While expressing profound disappointment, Russell was adamant it had been an amicable parting over a pot of tea at Punchestown. For all that, though, rumours of an impending split had first surfaced some time back and, while not an obvious harbinger of what was to come, the sight of Russell riding Charles Byrnes' Sea Light at Leopardstown on St Stephen's Day while Cooper rode in the Gigginstown colours did strike many as odd.
Whatever the truth, Russell has not, at 34, become a bad jockey overnight. Others who have lost or moved on from big retainers will attest -- Kieren Fallon, Paddy Brennan, Johnny Murtagh, especially Johnny Murtagh -- that there is plenty of life to be lived after the big job has passed. It would be hard to argue that Russell isn't a vastly superior rider now than he was 10 years ago.
It would be interesting to see odds on Russell enjoying more winners than O'Leary at this year's Cheltenham Festival.
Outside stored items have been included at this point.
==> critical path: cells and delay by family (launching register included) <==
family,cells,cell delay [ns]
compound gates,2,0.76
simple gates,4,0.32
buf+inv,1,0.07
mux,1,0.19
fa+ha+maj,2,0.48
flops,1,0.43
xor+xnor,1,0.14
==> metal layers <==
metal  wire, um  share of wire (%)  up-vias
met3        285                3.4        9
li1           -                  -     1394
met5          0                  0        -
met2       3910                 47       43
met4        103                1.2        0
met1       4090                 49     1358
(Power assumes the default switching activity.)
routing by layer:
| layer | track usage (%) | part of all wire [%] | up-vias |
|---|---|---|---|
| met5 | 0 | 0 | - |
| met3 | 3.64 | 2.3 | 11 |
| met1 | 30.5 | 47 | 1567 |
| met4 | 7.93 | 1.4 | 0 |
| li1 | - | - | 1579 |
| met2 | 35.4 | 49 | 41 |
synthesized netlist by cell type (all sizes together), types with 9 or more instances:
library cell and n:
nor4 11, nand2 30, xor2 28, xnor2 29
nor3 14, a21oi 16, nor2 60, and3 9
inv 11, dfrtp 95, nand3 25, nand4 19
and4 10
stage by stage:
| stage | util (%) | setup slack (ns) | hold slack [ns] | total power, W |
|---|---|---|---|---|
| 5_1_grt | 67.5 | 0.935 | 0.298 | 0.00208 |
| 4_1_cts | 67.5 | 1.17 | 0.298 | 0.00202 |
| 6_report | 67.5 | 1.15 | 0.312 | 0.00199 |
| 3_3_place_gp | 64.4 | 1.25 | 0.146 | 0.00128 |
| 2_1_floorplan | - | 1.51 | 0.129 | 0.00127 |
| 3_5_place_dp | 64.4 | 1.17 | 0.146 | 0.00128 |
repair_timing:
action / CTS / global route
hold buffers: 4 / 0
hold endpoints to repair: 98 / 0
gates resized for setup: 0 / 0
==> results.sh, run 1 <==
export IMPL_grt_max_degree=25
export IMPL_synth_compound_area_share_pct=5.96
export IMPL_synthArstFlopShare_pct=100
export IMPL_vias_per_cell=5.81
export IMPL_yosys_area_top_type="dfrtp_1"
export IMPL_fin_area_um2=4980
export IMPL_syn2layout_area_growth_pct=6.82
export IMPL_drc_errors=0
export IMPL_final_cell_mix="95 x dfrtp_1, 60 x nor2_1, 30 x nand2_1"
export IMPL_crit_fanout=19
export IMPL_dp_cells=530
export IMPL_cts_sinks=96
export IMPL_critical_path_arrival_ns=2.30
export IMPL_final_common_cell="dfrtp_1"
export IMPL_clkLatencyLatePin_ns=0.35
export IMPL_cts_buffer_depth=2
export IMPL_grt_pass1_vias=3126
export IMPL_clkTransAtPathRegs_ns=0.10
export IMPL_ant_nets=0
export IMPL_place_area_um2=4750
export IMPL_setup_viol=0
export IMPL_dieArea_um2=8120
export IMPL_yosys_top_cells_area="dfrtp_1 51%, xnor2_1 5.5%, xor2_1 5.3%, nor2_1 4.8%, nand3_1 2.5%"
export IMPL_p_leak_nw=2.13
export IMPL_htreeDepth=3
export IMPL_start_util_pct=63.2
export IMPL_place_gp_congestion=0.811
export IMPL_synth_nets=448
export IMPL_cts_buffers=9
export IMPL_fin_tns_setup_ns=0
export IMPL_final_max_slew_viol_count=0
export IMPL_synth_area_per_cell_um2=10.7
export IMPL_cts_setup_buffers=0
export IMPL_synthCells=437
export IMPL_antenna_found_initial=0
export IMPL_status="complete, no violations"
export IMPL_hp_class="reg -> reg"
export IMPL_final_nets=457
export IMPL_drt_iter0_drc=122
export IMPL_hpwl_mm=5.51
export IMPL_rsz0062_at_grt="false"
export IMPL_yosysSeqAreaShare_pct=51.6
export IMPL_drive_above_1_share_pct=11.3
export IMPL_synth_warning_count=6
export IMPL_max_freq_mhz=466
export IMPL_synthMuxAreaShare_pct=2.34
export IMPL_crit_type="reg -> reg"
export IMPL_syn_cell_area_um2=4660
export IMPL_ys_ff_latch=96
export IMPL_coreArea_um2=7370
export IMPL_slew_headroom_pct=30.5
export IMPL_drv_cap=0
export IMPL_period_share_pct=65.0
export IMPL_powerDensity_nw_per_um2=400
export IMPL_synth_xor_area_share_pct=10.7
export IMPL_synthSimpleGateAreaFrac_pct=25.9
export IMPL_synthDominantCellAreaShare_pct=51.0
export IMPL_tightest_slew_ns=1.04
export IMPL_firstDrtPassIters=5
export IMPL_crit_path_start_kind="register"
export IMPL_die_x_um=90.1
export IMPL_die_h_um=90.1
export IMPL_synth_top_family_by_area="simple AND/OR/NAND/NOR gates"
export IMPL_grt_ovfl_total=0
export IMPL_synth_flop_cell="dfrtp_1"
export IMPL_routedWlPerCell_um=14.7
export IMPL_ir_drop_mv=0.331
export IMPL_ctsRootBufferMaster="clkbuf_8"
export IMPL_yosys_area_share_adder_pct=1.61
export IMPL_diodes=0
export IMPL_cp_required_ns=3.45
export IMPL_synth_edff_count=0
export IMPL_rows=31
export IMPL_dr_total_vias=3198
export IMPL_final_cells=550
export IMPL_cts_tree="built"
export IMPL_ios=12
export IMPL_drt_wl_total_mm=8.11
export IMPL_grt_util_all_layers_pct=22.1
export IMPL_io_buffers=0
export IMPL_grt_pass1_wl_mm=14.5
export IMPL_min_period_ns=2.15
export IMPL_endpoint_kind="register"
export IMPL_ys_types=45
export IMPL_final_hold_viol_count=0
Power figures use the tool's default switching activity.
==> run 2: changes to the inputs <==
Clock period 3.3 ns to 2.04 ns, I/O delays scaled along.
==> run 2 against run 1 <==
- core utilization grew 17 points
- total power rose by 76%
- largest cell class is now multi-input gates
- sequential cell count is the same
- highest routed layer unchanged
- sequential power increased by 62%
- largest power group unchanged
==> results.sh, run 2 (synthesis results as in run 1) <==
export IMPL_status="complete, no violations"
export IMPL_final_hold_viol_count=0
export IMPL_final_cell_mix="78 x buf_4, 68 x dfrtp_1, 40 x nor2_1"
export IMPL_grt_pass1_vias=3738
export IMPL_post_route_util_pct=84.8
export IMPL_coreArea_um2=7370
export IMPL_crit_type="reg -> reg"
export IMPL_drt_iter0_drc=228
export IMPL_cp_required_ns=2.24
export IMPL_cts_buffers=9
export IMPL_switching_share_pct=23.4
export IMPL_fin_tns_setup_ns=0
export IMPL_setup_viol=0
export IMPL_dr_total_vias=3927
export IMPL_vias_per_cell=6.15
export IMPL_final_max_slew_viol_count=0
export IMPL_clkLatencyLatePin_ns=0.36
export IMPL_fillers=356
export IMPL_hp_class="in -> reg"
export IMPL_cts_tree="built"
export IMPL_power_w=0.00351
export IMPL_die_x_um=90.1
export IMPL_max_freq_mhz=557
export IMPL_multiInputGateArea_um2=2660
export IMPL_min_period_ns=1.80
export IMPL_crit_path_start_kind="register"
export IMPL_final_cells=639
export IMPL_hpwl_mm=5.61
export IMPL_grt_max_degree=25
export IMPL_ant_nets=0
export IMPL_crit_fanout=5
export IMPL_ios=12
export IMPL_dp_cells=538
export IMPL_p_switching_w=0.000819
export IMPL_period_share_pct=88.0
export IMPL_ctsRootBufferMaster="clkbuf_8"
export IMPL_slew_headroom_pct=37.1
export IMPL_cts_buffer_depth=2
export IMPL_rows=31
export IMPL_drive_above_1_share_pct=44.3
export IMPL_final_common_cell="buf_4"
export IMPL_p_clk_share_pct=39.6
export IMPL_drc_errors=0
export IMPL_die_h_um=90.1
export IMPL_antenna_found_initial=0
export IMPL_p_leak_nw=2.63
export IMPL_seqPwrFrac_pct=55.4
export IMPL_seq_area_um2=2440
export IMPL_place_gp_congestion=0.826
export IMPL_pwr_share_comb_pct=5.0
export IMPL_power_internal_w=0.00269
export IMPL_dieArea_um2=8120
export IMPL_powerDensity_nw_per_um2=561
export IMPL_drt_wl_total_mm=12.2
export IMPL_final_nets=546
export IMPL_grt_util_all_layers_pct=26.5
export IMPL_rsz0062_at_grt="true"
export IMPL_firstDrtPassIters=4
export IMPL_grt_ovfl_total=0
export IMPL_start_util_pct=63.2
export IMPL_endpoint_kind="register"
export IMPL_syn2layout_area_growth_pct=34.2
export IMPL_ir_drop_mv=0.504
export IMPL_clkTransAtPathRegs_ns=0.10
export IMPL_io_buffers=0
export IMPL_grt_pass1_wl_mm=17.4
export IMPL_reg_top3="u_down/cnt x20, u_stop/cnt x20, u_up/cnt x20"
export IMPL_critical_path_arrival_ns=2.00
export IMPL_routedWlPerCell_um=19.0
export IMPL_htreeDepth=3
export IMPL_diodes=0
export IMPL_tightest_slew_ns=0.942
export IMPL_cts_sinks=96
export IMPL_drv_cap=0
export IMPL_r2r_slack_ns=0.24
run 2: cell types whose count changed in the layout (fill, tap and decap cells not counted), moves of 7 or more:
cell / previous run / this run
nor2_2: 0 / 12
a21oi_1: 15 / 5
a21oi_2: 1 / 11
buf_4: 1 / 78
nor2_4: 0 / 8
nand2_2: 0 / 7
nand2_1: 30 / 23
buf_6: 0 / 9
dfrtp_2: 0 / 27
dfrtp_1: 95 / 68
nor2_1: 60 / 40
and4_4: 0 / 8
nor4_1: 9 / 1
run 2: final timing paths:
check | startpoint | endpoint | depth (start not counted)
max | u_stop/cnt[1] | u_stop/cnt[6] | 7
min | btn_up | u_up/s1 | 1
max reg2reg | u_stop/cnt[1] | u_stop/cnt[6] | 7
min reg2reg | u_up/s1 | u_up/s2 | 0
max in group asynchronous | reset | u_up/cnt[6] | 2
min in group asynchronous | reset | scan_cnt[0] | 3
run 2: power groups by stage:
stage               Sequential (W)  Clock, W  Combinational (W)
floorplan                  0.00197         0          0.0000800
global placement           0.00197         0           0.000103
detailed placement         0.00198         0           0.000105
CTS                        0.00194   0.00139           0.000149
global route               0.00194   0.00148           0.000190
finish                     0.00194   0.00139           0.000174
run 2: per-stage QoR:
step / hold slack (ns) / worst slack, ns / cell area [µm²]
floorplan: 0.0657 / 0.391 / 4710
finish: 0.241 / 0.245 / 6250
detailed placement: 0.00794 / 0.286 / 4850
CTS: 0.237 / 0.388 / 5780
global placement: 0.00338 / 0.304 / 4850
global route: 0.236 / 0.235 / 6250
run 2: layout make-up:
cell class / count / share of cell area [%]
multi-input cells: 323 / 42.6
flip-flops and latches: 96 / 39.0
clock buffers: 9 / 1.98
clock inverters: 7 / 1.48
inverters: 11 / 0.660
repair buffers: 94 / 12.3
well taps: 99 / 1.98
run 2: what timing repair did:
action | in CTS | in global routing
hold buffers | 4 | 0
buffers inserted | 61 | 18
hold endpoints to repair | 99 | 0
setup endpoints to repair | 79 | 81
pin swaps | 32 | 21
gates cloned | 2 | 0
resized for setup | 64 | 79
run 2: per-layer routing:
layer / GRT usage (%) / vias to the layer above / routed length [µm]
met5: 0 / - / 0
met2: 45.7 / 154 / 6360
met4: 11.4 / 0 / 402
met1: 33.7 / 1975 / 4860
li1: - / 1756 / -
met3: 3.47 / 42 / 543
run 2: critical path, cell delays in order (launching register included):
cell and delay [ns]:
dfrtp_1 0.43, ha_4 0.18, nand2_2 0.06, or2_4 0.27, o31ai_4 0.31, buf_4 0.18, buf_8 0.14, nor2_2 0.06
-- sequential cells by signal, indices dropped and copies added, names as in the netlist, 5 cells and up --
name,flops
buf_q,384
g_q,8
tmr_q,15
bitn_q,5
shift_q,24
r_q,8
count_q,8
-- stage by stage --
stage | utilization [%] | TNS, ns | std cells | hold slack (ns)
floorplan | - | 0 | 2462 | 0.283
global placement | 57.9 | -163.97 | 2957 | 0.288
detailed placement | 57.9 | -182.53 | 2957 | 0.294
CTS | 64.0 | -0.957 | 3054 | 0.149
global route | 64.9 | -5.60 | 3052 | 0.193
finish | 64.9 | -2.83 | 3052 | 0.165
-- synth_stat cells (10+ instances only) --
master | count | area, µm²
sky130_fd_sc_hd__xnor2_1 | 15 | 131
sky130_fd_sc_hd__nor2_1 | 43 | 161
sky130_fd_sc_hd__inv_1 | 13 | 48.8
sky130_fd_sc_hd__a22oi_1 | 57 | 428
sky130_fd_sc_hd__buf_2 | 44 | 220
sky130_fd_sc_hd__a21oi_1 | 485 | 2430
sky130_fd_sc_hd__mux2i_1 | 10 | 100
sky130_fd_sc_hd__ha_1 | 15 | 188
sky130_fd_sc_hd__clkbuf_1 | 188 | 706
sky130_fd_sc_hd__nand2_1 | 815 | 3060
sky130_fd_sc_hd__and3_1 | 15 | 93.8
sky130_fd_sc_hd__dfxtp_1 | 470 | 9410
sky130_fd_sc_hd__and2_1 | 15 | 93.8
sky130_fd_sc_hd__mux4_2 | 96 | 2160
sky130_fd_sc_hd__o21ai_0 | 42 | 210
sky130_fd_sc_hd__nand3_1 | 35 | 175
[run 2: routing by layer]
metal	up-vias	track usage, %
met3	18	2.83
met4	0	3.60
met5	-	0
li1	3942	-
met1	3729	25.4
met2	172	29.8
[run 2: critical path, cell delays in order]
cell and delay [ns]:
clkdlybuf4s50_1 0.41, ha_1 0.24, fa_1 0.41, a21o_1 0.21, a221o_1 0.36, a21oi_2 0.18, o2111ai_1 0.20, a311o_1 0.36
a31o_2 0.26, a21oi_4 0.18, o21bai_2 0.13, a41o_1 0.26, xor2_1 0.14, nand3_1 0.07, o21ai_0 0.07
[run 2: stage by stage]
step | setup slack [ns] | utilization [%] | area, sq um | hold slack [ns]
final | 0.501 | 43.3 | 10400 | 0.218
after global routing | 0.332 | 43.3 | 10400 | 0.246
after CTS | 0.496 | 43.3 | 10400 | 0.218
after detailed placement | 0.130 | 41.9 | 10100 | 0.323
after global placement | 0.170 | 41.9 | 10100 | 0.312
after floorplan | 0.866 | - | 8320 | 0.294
===== src/rtl/ram_arbiter.sv =====
// Two-port arbiter in front of the shared program/data RAM.
// Every access runs IDLE -> ADDR -> ACCESS -> DONE; the granted port's ack pulses in DONE.
module ram_arbiter #(
  parameter int ADDR_W     = 4,
  parameter int DATA_W     = 8,
  parameter int FIXED_PRIO = 0
) (
  input  logic              clk,
  input  logic              rst,
  input  logic              req0,
  input  logic              we0,
  input  logic [ADDR_W-1:0] addr0,
  input  logic [DATA_W-1:0] wdata0,
  output logic              ack0,
  input  logic              req1,
  input  logic              we1,
  input  logic [ADDR_W-1:0] addr1,
  input  logic [DATA_W-1:0] wdata1,
  output logic              ack1,
  output logic [DATA_W-1:0] rdata,
  output logic [ADDR_W-1:0] ram_addr,
  output logic              ram_read,
  output logic              ram_write,
  output logic [DATA_W-1:0] bus_out,
  output logic              bus_oe,
  input  logic [DATA_W-1:0] bus_in,
  output logic              busy
);

  localparam logic [1:0] S_IDLE   = 2'd0;
  localparam logic [1:0] S_ADDR   = 2'd1;
  localparam logic [1:0] S_ACCESS = 2'd2;
  localparam logic [1:0] S_DONE   = 2'd3;

  logic [1:0]        state_q, state_d;
  logic [ADDR_W-1:0] addr_q, addr_d;
  logic [DATA_W-1:0] wdata_q, wdata_d;
  logic [DATA_W-1:0] rdata_q, rdata_d;
  logic              we_q, we_d;
  logic              gnt_q, gnt_d;
  logic              last_q, last_d;
  logic              ack0_q, ack0_d;
  logic              ack1_q, ack1_d;
  logic              tie;
  logic              win1;

  // last_q names the port that won the previous tie; the other one wins the next.
  always_comb begin
    tie  = req0 && req1;
    win1 = 1'b0;
    if (req1 && !req0)
      win1 = 1'b1;
    else if (tie && FIXED_PRIO == 0)
      win1 = ~last_q;
  end

  always_comb begin
    state_d = state_q;
    addr_d  = addr_q;
    wdata_d = wdata_q;
    rdata_d = rdata_q;
    we_d    = we_q;
    gnt_d   = gnt_q;
    last_d  = last_q;
    ack0_d  = 1'b0;
    ack1_d  = 1'b0;
    case (state_q)
      S_IDLE: begin
        if (req0 || req1) begin
          state_d = S_ADDR;
          gnt_d   = win1;
          addr_d  = win1 ? addr1  : addr0;
          wdata_d = win1 ? wdata1 : wdata0;
          we_d    = win1 ? we1    : we0;
          if (tie && FIXED_PRIO == 0)
            last_d = win1;
        end
      end
      S_ADDR:   state_d = S_ACCESS;
      S_ACCESS: begin
        state_d = S_DONE;
        if (!we_q)
          rdata_d = bus_in;
        ack0_d = ~gnt_q;
        ack1_d = gnt_q;
      end
      S_DONE:   state_d = S_IDLE;
      default:  state_d = S_IDLE;
    endcase
  end

  always_ff @(posedge clk) begin
    if (rst) begin
      state_q <= S_IDLE;
      addr_q  <= '0;
      wdata_q <= '0;
      rdata_q <= '0;
      we_q    <= 1'b0;
      gnt_q   <= 1'b0;
      last_q  <= 1'b1;
      ack0_q  <= 1'b0;
      ack1_q  <= 1'b0;
    end else begin
      state_q <= state_d;
      addr_q  <= addr_d;
      wdata_q <= wdata_d;
      rdata_q <= rdata_d;
      we_q    <= we_d;
      gnt_q   <= gnt_d;
      last_q  <= last_d;
      ack0_q  <= ack0_d;
      ack1_q  <= ack1_d;
    end
  end

  // Strobes are gated by rst so a reset landing in ACCESS never writes the RAM.
  assign ram_read  = !rst && (state_q == S_ACCESS) && !we_q;
  assign ram_write = !rst && (state_q == S_ACCESS) && we_q;
  assign bus_oe    = ram_write;
  assign ram_addr  = addr_q;
  assign bus_out   = wdata_q;
  assign rdata     = rdata_q;
  assign ack0      = ack0_q;
  assign ack1      = ack1_q;
  assign busy      = (state_q != S_IDLE);

endmodule


===== config.mk =====
export PLATFORM = sky130hd
export DESIGN_NAME = ram_arbiter
export DESIGN_NICKNAME = d
export VERILOG_FILES = /design/src/rtl/ram_arbiter.sv
export SDC_FILE = /design/constraint.sdc
export NUM_CORES = 1
export LEC_CHECK = 0
export CORE_MARGIN = 1
export CORE_UTILIZATION = 39
export DETAILED_ROUTE_END_ITERATION = 10
export GPL_ROUTABILITY_DRIVEN = 0
export GPL_TIMING_DRIVEN = 0
export HOLD_SLACK_MARGIN = 0.03
export MAX_ROUTING_LAYER = met4
export PLACE_DENSITY = 0.87
export SLEW_MARGIN = 10
export SYNTH_ARGS = -nofsm -noshare
export SYNTH_HDL_FRONTEND = slang
export SYNTH_SLANG_ARGS = --single-unit

===== constraint.sdc =====
create_clock -name clk -period 1.7 [get_ports clk]
set_input_delay 0.255 -clock clk [delete_from_list [all_inputs] [get_ports clk]]
set_output_delay 0.255 -clock clk [all_outputs]
set_load 0.03 [all_outputs]

==> flow_summary.json <==
{
  "status": "finished, final reports clean",
  "cts_buffers": 3,
  "wl_per_cell_um": 11.6,
  "grt_pass1_wl_mm": 4.65,
  "dp_slack_ns": -0.318,
  "ys.warnings.count": 0,
  "viasPerCell": 4.71,
  "cts_buffer_depth": 2,
  "drt_iter0_drc": 20,
  "cpLargestDelayFamily": "flip-flops",
  "root_buffer": "clkbuf_4",
  "hp-class": "in2reg",
  "rr_endpoint": "ram_addr[2]",
  "hpwl_mm": 2.09,
  "switching_share": 0.425,
  "synth_top_area_share": 0.438,
  "grt_max_degree": 15,
  "critPathLaunch": "state_q[0]",
  "ys_seq_elements": 27,
  "layout_setup_ws_ns": 0.0752,
  "cts_tree": "yes",
  "final_nets": 245,
  "p_seq_frac": 0.330,
  "start_util": 0.408,
  "clk_pin_slew_ns": 0.14,
  "layout.cells.non_filler": 248,
  "slowest_stage": "dfxtp_2",
  "drtAntennaViolNets": 0,
  "drc": 0,
  "yosysTopAreaCell": "dfxtp_1",
  "syn_area_per_cell_sq_um": 8.88,
  "syn_nets": 179,
  "clk_latency_ns": 0.32,
  "synthDistinctLibCells": 27,
  "pwr_density_cell_nw_per_um2": 1420,
  "critPathMaxFanout": 6,
  "cp-start-kind": "flip-flop",
  "timing.final.crit_period_ns": 1.62,
  "reg2reg_from": "state_q[1]",
  "hold_violations": 0,
  "reg2regPathDepth": 6,
  "setup-tns-final_ns": 0,
  "grt_antenna_before_repair": 0,
  "p_int_mw": 1.60,
  "rsz0062_at_grt": "false",
  "fin_crit_sh": 0.956,
  "grt_overflow_total": 0,
  "n_antenna_cell": 0,
  "finalPower_mw": 2.78,
  "utilization": 0.647,
  "crit_chain": "inv_4 -> ha_4 -> and3b_1 -> buf_4 -> buf_6",
  "fmax_mhz": 615,
  "hold_ws_ns": 0.374,
  "cpPeakStageDelay_ns": 0.38,
  "dpl.cell_count": 245,
  "ys_seq_area_frac": 0.438,
  "die-area_sq_um": 3400,
  "switchingPower_mw": 1.18,
  "syn-cell-area_sq_um": 1230,
  "grt_pass1_vias": 1082,
  "num_io_pins": 64,
  "dr.pass1.iters": 4,
  "hold_buffers": 0,
  "syn_inst": 139,
  "final_area_sq_um": 1960,
  "vias": 1169,
  "cts.sink_count": 27,
  "die_w_um": 58.3,
  "setup_violations": 0,
  "tightest_slew_ns": 0.692,
  "p_comb_frac": 0.572,
  "slew_headroom": 0.539,
  "cp.depth": 5,
  "place_area_sq_um": 1910,
  "crit_end": "ram_write",
  "track_usage": 0.181,
  "fin_worst_skew_ns": 0.00892,
  "die_h_um": 58.3,
  "rrSetupSlack_ns": 0.25,
  "hold_depth": 2,
  "design.core.area_sq_um": 3030,
  "num_rows": 20,
  "worstPathArrival_ns": 1.37,
  "ir_drop_mv": 0.733,
  "cts.htree.levels": 1,
  "drv_cap": 0,
  "path_class": "reg2out",
  "end_kind": "output pin",
  "leakage_nw": 0.727,
  "drive_gt1_frac": 0.186,
  "synthTopCellsByArea": "dfxtp_1 44%, a211oi_2 10%, nand2_1 8.8%",
  "area_growth_pct": 58.6,
  "required_ns": 1.44,
  "final_max_slew_viol_count": 0,
  "path_buf_inv": 3,
  "p_clk_frac": 0.098,
  "io_buffers": 62,
  "drt-total-wl_mm": 2.88,
  "cts_setup_buffers": 0
}
## layout make-up
type | count | area (sq um)
inverter | 3 | 13.8
timing repair buffer | 62 | 609
fill | 261 | 1070
multi-input combinational | 99 | 652
sequential | 27 | 542
buffer | 9 | 60.1
tap | 44 | 55.1
clock buffer | 4 | 26.3
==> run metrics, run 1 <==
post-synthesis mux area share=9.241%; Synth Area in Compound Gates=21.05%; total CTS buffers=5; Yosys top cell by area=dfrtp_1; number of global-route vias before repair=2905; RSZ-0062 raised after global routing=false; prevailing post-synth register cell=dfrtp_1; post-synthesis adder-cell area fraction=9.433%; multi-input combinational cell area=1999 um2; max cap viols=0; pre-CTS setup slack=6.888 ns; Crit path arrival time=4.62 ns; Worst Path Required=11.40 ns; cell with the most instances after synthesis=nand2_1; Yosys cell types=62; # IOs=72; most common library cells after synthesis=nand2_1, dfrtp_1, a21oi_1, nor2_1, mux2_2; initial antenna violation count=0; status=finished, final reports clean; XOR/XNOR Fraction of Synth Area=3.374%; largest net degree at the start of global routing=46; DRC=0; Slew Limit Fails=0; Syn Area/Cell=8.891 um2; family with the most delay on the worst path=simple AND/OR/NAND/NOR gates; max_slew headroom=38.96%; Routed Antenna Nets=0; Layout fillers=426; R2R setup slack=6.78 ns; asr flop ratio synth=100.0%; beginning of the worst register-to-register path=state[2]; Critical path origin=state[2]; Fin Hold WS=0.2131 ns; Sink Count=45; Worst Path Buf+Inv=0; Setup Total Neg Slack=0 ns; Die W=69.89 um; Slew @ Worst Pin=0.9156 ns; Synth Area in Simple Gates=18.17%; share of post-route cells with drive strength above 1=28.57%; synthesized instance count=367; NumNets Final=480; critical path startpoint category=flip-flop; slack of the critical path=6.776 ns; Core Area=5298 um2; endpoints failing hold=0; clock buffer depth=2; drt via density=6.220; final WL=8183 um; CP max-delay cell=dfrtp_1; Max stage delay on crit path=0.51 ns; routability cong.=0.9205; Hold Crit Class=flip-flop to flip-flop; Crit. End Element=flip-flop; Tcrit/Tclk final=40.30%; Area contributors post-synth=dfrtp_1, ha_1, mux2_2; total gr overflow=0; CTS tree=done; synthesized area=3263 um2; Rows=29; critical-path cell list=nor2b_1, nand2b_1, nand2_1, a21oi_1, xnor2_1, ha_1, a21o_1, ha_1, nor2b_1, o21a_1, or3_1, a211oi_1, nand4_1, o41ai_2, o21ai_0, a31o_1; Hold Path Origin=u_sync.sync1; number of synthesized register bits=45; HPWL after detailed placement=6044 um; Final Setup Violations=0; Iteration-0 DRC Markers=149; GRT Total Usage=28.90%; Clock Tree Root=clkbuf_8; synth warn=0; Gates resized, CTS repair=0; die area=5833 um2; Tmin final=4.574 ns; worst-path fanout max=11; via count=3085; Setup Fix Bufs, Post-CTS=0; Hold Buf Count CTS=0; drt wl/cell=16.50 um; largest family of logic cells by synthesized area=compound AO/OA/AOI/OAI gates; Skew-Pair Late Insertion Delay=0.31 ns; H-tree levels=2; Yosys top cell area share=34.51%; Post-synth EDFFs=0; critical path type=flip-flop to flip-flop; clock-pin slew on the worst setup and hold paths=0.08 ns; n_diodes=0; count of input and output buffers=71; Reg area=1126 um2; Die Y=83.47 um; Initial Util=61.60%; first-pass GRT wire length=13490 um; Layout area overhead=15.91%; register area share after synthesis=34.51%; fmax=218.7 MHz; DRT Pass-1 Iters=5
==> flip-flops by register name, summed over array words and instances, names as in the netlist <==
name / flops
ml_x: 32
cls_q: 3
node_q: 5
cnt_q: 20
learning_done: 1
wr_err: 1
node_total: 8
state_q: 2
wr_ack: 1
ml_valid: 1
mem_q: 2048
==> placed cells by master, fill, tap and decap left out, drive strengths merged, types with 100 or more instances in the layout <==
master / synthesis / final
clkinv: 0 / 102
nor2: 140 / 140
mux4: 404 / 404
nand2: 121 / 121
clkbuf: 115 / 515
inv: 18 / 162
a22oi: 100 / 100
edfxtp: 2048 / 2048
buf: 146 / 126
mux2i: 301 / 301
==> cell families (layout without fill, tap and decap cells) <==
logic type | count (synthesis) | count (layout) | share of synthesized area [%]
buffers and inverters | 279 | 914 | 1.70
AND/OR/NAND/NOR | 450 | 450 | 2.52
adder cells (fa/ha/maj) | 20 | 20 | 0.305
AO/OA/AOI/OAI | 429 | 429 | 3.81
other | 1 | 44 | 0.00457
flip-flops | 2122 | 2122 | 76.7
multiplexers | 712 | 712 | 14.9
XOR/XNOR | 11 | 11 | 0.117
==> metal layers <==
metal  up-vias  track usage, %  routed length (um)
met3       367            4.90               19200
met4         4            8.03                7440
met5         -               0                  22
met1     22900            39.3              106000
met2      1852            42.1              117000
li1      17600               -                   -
It's not as ludicrous as it sounds. Russell should pick up plenty of good rides, maybe the odd Gigginstown mount among them, and right now O'Leary's Cheltenham hand, even before the blow of Sir Des Champs' injury, does not appear as formidable as you'd expect. He has chances with First Lieutenant in the Gold Cup and Don Cossack in the Sun Alliance Chase. Beyond that, though, the pickings in the big races appear slim enough.
In any assessment of Gigginstown's performance, O'Leary could start by wondering at the wisdom of keeping a retained jockey at all. It is not a common practice in jump racing, and on the Flat in England where it is more prevalent, the results hardly offer a resounding endorsement.
The most successful racing partnerships have always been between trainer and jockey: Dreaper and Taaffe, O'Brien and Piggott, Cecil and Cauthen, Pipe and McCoy.
To that list you can add Mullins and Walsh. There are several reasons for Willie Mullins' dominance of Irish racing in recent years, but the craft and input provided by his retained jockey should not be underestimated. Ruby Walsh's knowledge of the horses, distilled from the time he spends on the gallops every morning, getting to know their tics and idiosyncrasies, is a critical factor in the stable's success. It helps too, of course, that the jockey is blessed with a wonderfully astute racing brain.
O'Leary does things differently and that is his prerogative. But spreading your horses around the country and then insisting the same jockey rides them just seems a touch counter-productive. In Cooper he has secured a precocious talent with an admirable work ethic, but you still wonder if he is going about it the right way. Time will tell.